**What you have to do:** Locate, in the data below, the line that contains "clock_latency_ns = 0.62" and the line that contains "[stage by stage]"; reproduce exactly those two lines and every line between them, nothing more.

**Given information:**
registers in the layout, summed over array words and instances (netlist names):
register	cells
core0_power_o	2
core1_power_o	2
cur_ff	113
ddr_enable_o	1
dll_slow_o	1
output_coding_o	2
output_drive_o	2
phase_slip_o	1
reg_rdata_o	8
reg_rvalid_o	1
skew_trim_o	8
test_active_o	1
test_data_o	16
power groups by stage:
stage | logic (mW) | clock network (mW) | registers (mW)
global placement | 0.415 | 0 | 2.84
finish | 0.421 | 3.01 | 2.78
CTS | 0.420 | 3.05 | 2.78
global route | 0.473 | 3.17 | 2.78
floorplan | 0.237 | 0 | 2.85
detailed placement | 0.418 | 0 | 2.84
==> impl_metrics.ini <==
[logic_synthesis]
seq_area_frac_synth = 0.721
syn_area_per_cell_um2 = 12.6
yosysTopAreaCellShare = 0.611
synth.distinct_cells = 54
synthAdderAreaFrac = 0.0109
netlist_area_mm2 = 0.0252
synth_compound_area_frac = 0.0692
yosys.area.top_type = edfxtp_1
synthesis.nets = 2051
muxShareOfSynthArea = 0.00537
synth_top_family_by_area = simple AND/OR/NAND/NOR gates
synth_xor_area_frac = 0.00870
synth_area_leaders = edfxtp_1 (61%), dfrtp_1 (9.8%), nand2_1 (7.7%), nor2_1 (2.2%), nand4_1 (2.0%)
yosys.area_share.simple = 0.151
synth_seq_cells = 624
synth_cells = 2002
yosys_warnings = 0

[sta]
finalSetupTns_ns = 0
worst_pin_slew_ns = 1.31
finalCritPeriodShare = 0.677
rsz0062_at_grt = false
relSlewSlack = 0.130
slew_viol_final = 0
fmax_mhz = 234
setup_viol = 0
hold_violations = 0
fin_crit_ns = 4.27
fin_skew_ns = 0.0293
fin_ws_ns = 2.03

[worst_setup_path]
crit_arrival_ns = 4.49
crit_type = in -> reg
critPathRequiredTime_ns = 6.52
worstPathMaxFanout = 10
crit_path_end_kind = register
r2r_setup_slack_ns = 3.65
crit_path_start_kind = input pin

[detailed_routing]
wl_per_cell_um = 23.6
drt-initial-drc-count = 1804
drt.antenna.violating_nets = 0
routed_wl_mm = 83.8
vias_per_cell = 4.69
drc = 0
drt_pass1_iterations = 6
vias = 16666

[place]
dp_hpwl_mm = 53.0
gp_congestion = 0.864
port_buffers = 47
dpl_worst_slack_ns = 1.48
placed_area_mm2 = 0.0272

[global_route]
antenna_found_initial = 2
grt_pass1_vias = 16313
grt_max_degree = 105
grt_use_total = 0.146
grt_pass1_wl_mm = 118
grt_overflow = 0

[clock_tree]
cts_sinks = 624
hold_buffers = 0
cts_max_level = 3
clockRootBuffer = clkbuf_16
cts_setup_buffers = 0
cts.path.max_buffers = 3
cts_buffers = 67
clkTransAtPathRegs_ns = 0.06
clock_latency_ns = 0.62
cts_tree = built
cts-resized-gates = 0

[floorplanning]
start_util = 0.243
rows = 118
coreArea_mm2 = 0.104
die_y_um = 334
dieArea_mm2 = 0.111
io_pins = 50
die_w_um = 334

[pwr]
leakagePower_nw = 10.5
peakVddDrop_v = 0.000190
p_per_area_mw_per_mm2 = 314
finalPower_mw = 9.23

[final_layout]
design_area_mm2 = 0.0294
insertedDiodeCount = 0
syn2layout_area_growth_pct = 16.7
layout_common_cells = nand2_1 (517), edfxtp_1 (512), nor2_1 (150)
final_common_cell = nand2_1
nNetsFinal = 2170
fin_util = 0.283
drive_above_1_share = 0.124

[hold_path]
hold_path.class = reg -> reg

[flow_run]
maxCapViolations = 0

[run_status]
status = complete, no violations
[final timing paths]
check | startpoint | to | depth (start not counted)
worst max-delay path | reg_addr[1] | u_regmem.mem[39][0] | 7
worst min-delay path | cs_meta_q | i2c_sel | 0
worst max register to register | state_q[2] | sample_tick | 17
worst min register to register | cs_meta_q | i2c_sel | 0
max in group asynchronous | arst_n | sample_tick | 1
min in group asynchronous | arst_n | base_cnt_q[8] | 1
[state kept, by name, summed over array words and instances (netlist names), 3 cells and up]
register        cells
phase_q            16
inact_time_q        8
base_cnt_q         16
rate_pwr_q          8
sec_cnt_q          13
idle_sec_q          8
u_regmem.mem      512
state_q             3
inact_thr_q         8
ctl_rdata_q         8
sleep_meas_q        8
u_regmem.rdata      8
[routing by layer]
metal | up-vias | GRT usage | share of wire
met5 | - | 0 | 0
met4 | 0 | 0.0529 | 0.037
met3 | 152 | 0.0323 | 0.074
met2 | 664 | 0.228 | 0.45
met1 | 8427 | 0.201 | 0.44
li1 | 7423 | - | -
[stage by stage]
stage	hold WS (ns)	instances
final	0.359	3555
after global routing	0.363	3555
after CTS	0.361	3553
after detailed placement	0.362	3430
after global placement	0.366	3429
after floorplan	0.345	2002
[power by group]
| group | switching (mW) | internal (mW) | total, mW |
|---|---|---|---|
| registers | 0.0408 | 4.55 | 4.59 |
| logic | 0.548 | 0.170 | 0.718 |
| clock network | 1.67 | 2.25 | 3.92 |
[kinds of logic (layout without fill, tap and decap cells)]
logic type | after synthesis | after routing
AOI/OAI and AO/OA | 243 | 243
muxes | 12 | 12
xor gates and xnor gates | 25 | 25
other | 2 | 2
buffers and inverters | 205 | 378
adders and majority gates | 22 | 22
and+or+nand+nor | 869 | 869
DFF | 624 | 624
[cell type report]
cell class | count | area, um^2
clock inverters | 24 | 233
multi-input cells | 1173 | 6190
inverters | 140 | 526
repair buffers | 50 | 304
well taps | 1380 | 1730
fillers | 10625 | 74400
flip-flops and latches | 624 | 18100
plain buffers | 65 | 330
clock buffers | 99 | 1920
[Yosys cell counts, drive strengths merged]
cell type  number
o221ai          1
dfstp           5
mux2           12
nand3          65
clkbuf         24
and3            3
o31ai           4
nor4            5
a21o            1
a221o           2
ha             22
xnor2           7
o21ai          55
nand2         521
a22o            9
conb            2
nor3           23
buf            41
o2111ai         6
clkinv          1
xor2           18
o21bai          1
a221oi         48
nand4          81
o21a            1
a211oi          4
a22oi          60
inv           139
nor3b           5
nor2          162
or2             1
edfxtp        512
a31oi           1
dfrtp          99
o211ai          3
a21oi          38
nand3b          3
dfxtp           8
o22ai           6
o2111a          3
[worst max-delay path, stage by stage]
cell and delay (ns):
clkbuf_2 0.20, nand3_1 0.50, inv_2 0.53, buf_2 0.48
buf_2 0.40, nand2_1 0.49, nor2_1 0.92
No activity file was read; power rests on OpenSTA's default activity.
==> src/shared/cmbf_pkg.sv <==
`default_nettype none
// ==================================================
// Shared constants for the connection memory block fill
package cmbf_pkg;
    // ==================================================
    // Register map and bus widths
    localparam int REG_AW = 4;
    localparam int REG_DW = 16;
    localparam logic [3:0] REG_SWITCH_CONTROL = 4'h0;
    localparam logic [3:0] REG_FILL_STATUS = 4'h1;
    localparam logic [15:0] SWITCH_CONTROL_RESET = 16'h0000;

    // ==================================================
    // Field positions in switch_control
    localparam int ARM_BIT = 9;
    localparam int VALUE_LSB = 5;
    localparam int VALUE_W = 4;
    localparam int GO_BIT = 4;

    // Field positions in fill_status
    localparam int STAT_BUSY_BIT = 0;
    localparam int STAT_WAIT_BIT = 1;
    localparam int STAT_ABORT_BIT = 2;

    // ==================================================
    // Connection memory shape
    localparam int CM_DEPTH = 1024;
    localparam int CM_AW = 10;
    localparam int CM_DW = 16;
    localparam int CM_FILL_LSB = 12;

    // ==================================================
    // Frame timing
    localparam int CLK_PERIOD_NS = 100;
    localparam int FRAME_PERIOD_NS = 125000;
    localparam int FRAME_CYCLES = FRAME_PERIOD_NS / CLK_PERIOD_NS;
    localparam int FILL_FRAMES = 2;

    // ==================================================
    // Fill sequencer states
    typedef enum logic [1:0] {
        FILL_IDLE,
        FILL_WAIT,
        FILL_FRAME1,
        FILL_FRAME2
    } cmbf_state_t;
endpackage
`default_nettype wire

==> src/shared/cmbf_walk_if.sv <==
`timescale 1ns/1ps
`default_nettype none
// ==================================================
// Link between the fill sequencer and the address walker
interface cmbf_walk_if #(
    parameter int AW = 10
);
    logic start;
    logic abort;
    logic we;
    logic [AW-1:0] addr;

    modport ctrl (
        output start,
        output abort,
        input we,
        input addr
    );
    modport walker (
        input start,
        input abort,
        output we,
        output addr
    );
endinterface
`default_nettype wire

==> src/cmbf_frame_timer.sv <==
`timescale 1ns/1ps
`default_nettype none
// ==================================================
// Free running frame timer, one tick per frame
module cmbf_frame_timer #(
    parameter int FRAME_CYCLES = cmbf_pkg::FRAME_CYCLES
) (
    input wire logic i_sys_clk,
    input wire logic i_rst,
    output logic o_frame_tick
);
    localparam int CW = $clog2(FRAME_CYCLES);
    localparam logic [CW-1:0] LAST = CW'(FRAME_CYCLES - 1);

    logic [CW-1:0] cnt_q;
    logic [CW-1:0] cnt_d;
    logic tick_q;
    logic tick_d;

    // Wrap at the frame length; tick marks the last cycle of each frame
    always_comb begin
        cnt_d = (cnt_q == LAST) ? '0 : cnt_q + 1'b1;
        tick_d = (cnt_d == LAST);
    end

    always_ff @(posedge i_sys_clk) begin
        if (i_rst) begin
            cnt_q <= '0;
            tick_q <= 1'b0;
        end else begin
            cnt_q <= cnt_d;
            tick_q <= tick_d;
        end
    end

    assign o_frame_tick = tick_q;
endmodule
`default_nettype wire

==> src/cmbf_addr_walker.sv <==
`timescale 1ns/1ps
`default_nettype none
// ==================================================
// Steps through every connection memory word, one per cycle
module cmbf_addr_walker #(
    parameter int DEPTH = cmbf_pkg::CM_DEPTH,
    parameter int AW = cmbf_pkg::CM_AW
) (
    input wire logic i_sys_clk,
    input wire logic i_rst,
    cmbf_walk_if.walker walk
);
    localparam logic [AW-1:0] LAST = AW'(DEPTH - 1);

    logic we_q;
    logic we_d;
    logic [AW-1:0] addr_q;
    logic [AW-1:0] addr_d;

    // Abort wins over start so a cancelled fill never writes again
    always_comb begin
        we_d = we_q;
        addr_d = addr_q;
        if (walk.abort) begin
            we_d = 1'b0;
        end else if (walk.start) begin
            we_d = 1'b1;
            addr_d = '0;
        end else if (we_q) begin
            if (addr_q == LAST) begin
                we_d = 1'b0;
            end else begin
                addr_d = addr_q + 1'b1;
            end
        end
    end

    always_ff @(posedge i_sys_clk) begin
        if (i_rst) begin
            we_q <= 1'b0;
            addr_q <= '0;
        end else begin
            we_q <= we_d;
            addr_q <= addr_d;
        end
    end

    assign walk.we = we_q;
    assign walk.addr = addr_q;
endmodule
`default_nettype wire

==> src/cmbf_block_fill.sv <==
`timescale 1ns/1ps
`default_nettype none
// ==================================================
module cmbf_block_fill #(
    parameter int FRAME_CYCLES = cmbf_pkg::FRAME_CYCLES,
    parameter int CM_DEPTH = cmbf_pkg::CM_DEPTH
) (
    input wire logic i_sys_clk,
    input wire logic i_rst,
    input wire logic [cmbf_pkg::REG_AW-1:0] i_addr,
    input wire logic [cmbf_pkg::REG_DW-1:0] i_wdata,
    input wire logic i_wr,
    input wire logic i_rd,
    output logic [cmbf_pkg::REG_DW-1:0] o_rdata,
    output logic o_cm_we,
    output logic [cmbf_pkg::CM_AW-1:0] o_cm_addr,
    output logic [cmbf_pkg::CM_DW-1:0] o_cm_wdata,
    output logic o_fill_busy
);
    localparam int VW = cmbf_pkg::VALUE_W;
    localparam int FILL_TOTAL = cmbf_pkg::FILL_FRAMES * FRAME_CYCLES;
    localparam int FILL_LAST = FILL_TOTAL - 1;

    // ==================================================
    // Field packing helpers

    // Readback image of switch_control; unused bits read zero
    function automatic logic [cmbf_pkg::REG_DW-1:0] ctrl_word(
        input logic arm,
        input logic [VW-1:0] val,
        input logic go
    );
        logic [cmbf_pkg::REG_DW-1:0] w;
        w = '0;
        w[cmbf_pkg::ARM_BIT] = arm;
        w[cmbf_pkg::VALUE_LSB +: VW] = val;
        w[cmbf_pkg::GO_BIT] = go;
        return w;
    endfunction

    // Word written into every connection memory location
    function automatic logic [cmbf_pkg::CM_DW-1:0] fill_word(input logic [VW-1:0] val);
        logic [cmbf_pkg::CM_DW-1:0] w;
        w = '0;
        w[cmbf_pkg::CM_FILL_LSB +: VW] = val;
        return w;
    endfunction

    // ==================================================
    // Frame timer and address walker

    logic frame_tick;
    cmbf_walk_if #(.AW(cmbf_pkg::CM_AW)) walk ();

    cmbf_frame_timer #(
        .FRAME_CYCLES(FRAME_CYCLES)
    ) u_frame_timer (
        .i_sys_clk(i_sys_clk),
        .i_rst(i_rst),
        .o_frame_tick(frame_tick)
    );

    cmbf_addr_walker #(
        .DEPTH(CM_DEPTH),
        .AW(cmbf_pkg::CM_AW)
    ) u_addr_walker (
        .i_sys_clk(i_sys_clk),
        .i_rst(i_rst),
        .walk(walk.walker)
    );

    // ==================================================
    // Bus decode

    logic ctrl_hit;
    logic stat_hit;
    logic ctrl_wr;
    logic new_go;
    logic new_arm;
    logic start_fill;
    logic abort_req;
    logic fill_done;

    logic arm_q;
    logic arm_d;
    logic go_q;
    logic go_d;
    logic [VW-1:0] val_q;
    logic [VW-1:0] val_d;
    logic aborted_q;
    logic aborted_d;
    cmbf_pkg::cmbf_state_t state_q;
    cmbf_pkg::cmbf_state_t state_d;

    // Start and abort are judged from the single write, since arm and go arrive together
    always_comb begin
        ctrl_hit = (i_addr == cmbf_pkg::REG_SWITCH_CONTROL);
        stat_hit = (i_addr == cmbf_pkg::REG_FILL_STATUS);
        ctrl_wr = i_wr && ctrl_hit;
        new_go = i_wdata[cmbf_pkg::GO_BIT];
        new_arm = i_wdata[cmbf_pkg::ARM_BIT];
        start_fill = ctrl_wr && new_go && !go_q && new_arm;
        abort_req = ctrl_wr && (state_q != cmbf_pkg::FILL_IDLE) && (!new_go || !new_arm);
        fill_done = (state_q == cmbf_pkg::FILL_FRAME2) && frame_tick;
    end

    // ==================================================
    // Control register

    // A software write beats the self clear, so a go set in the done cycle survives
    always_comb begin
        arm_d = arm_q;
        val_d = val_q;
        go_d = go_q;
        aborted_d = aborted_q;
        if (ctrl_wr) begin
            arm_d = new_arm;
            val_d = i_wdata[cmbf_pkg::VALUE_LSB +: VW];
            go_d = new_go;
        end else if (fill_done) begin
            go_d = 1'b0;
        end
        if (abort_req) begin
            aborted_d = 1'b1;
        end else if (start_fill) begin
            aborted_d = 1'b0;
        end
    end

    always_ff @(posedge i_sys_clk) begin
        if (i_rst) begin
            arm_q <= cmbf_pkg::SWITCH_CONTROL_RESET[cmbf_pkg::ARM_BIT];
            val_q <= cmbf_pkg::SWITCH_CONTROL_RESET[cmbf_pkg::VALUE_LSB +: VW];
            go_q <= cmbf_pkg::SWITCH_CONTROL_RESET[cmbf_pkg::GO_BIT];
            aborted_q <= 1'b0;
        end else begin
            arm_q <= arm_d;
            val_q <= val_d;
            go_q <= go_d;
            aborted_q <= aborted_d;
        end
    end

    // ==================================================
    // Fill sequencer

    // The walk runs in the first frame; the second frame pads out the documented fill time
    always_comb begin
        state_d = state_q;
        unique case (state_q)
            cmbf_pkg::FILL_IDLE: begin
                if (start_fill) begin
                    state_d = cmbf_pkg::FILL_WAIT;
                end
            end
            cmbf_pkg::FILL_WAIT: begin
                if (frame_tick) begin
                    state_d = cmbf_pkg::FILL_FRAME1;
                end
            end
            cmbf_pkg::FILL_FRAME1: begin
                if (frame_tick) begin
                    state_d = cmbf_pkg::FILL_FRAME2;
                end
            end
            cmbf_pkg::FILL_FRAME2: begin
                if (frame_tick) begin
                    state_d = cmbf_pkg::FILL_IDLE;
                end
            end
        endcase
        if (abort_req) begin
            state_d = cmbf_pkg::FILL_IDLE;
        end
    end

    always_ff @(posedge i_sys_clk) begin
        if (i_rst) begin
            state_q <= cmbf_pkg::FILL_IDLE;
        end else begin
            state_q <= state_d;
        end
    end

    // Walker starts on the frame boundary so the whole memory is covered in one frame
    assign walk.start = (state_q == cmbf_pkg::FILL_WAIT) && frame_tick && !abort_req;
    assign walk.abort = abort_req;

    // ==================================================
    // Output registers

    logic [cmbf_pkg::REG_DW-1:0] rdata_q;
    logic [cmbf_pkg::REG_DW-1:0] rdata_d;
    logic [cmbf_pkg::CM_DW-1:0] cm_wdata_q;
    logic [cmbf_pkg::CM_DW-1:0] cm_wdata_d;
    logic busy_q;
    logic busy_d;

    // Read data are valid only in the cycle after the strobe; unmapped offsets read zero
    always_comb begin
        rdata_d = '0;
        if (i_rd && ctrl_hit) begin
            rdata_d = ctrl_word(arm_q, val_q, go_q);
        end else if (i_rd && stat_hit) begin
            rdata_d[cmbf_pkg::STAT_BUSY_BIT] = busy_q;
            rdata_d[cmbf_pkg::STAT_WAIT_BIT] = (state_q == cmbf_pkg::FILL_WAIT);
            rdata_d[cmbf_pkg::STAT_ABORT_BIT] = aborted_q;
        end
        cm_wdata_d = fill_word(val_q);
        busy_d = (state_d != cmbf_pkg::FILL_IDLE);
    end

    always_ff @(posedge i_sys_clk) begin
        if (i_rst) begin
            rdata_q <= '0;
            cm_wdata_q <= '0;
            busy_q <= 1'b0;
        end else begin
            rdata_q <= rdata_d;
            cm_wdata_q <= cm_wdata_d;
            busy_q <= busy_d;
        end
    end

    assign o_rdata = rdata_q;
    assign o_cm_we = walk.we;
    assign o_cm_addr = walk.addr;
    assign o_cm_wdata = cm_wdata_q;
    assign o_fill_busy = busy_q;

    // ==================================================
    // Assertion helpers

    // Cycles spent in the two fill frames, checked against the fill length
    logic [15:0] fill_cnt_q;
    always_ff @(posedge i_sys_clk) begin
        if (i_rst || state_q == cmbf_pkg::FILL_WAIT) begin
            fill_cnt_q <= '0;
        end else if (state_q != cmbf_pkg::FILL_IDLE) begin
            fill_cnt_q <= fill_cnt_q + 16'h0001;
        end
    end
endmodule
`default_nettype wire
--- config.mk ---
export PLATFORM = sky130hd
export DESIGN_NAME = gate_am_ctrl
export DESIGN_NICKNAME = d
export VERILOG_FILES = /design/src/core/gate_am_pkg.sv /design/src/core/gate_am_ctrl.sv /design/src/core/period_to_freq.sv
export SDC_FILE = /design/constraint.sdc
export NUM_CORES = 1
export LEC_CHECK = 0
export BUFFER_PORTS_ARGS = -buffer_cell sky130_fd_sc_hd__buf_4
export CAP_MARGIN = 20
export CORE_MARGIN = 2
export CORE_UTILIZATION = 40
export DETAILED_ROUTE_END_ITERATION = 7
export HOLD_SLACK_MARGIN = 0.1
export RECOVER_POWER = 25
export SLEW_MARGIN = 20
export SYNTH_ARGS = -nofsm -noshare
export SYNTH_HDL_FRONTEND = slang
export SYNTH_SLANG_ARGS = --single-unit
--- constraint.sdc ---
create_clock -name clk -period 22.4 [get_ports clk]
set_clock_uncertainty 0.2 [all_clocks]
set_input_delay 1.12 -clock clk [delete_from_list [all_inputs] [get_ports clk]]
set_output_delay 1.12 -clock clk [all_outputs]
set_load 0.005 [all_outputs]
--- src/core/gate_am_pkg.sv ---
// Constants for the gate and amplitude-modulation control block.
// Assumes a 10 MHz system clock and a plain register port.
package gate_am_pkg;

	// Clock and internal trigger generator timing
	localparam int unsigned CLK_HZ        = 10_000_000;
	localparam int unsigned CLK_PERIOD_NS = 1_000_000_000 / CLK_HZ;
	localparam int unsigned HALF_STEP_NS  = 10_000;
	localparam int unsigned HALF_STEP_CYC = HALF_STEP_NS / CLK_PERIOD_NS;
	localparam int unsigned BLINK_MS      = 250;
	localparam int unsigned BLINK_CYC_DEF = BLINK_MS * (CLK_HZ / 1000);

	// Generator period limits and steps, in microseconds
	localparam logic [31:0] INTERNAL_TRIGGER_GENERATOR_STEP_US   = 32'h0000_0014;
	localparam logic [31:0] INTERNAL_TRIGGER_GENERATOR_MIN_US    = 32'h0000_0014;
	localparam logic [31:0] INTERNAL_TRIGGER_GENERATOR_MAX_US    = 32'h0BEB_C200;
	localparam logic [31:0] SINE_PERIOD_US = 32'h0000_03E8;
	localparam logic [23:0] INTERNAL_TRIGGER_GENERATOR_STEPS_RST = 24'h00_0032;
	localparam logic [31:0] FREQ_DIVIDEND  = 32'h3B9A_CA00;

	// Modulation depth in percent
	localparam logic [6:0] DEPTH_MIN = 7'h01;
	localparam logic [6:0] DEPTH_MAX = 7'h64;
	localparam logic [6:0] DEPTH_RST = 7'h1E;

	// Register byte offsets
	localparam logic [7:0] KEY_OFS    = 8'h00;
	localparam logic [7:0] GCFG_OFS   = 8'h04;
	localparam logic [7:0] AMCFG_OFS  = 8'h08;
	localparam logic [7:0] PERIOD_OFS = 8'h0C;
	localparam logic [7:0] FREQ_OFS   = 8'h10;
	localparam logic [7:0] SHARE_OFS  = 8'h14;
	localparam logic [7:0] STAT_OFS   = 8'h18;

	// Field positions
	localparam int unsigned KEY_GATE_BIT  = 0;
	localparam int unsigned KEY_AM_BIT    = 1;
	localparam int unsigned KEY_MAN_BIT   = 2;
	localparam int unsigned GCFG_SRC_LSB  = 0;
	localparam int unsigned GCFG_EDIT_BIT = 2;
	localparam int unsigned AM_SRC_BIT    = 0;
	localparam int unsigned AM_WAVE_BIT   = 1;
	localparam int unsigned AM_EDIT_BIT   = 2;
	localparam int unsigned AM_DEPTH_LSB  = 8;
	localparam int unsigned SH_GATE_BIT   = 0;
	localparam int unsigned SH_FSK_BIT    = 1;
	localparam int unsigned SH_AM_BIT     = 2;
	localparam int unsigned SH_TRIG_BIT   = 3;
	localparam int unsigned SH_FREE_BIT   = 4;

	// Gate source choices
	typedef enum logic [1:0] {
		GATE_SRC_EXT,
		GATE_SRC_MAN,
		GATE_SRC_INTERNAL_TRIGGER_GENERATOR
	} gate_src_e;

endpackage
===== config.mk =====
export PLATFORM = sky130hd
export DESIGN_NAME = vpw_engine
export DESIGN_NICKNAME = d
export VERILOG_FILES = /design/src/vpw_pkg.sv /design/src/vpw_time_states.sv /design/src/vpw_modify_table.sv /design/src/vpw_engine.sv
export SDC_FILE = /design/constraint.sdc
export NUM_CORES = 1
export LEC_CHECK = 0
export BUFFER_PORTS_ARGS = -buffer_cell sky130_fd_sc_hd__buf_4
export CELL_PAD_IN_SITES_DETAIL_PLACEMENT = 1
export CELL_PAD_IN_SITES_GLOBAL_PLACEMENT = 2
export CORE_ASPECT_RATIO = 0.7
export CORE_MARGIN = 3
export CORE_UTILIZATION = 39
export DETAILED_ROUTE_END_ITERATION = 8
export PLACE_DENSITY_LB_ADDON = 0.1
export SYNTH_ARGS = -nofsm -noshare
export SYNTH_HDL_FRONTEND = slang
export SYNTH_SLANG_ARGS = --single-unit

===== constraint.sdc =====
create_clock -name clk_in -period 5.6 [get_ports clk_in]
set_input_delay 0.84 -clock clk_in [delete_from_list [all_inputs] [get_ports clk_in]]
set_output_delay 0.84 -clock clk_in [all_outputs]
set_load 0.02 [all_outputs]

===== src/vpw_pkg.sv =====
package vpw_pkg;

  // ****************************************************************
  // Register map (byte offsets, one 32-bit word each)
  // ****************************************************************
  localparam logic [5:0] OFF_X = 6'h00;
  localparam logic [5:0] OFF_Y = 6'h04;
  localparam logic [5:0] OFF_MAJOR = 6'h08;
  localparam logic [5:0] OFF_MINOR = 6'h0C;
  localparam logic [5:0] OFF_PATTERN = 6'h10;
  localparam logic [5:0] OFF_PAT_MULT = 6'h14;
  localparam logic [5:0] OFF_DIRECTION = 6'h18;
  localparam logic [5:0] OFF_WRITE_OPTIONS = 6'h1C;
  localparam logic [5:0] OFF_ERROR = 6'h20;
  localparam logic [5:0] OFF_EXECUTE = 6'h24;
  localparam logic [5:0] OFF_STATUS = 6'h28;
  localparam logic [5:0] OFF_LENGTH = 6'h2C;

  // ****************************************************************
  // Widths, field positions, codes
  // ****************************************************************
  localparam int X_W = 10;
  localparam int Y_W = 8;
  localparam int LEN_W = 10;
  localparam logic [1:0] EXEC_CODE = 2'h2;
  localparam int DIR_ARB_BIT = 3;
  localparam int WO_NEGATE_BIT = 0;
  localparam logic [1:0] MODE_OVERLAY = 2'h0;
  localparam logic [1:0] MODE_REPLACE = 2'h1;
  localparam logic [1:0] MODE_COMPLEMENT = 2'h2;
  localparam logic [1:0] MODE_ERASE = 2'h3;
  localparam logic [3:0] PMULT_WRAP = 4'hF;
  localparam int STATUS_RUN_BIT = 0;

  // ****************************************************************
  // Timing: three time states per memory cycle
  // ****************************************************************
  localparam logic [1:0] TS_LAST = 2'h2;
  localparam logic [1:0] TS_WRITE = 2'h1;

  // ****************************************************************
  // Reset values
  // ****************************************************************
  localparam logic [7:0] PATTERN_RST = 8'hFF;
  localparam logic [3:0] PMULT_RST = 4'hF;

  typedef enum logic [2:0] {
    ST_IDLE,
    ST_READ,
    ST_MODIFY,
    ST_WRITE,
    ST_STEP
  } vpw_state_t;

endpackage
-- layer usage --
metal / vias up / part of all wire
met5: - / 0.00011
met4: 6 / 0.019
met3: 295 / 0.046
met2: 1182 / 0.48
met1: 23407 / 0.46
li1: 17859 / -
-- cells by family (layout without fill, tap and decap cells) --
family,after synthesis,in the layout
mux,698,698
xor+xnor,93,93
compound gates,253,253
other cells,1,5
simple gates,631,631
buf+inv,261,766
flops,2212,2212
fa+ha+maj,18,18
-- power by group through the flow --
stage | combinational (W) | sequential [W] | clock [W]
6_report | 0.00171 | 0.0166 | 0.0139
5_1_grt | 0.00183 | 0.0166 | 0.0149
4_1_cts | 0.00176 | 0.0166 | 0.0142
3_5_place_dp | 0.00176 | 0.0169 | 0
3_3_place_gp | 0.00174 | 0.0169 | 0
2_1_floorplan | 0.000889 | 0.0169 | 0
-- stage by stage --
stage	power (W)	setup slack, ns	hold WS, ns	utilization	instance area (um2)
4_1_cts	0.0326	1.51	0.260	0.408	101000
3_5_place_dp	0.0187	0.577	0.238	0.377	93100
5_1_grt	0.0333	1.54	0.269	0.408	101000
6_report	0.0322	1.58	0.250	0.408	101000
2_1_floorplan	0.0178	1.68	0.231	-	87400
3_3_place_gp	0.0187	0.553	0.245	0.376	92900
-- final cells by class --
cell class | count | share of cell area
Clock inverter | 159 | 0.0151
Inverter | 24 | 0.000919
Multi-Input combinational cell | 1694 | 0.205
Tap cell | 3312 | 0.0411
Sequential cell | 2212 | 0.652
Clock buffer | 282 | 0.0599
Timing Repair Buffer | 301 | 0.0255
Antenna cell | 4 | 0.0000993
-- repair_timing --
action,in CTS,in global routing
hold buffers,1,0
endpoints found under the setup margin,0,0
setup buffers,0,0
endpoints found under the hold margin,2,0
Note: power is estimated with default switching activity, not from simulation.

**Answer below:**
clock_latency_ns = 0.62
cts_tree = built
cts-resized-gates = 0

[floorplanning]
start_util = 0.243
rows = 118
coreArea_mm2 = 0.104
die_y_um = 334
dieArea_mm2 = 0.111
io_pins = 50
die_w_um = 334

[pwr]
leakagePower_nw = 10.5
peakVddDrop_v = 0.000190
p_per_area_mw_per_mm2 = 314
finalPower_mw = 9.23

[final_layout]
design_area_mm2 = 0.0294
insertedDiodeCount = 0
syn2layout_area_growth_pct = 16.7
layout_common_cells = nand2_1 (517), edfxtp_1 (512), nor2_1 (150)
final_common_cell = nand2_1
nNetsFinal = 2170
fin_util = 0.283
drive_above_1_share = 0.124

[hold_path]
hold_path.class = reg -> reg

[flow_run]
maxCapViolations = 0

[run_status]
status = complete, no violations
[final timing paths]
check | startpoint | to | depth (start not counted)
worst max-delay path | reg_addr[1] | u_regmem.mem[39][0] | 7
worst min-delay path | cs_meta_q | i2c_sel | 0
worst max register to register | state_q[2] | sample_tick | 17
worst min register to register | cs_meta_q | i2c_sel | 0
max in group asynchronous | arst_n | sample_tick | 1
min in group asynchronous | arst_n | base_cnt_q[8] | 1
[state kept, by name, summed over array words and instances (netlist names), 3 cells and up]
register        cells
phase_q            16
inact_time_q        8
base_cnt_q         16
rate_pwr_q          8
sec_cnt_q          13
idle_sec_q          8
u_regmem.mem      512
state_q             3
inact_thr_q         8
ctl_rdata_q         8
sleep_meas_q        8
u_regmem.rdata      8
[routing by layer]
metal | up-vias | GRT usage | share of wire
met5 | - | 0 | 0
met4 | 0 | 0.0529 | 0.037
met3 | 152 | 0.0323 | 0.074
met2 | 664 | 0.228 | 0.45
met1 | 8427 | 0.201 | 0.44
li1 | 7423 | - | -
[stage by stage]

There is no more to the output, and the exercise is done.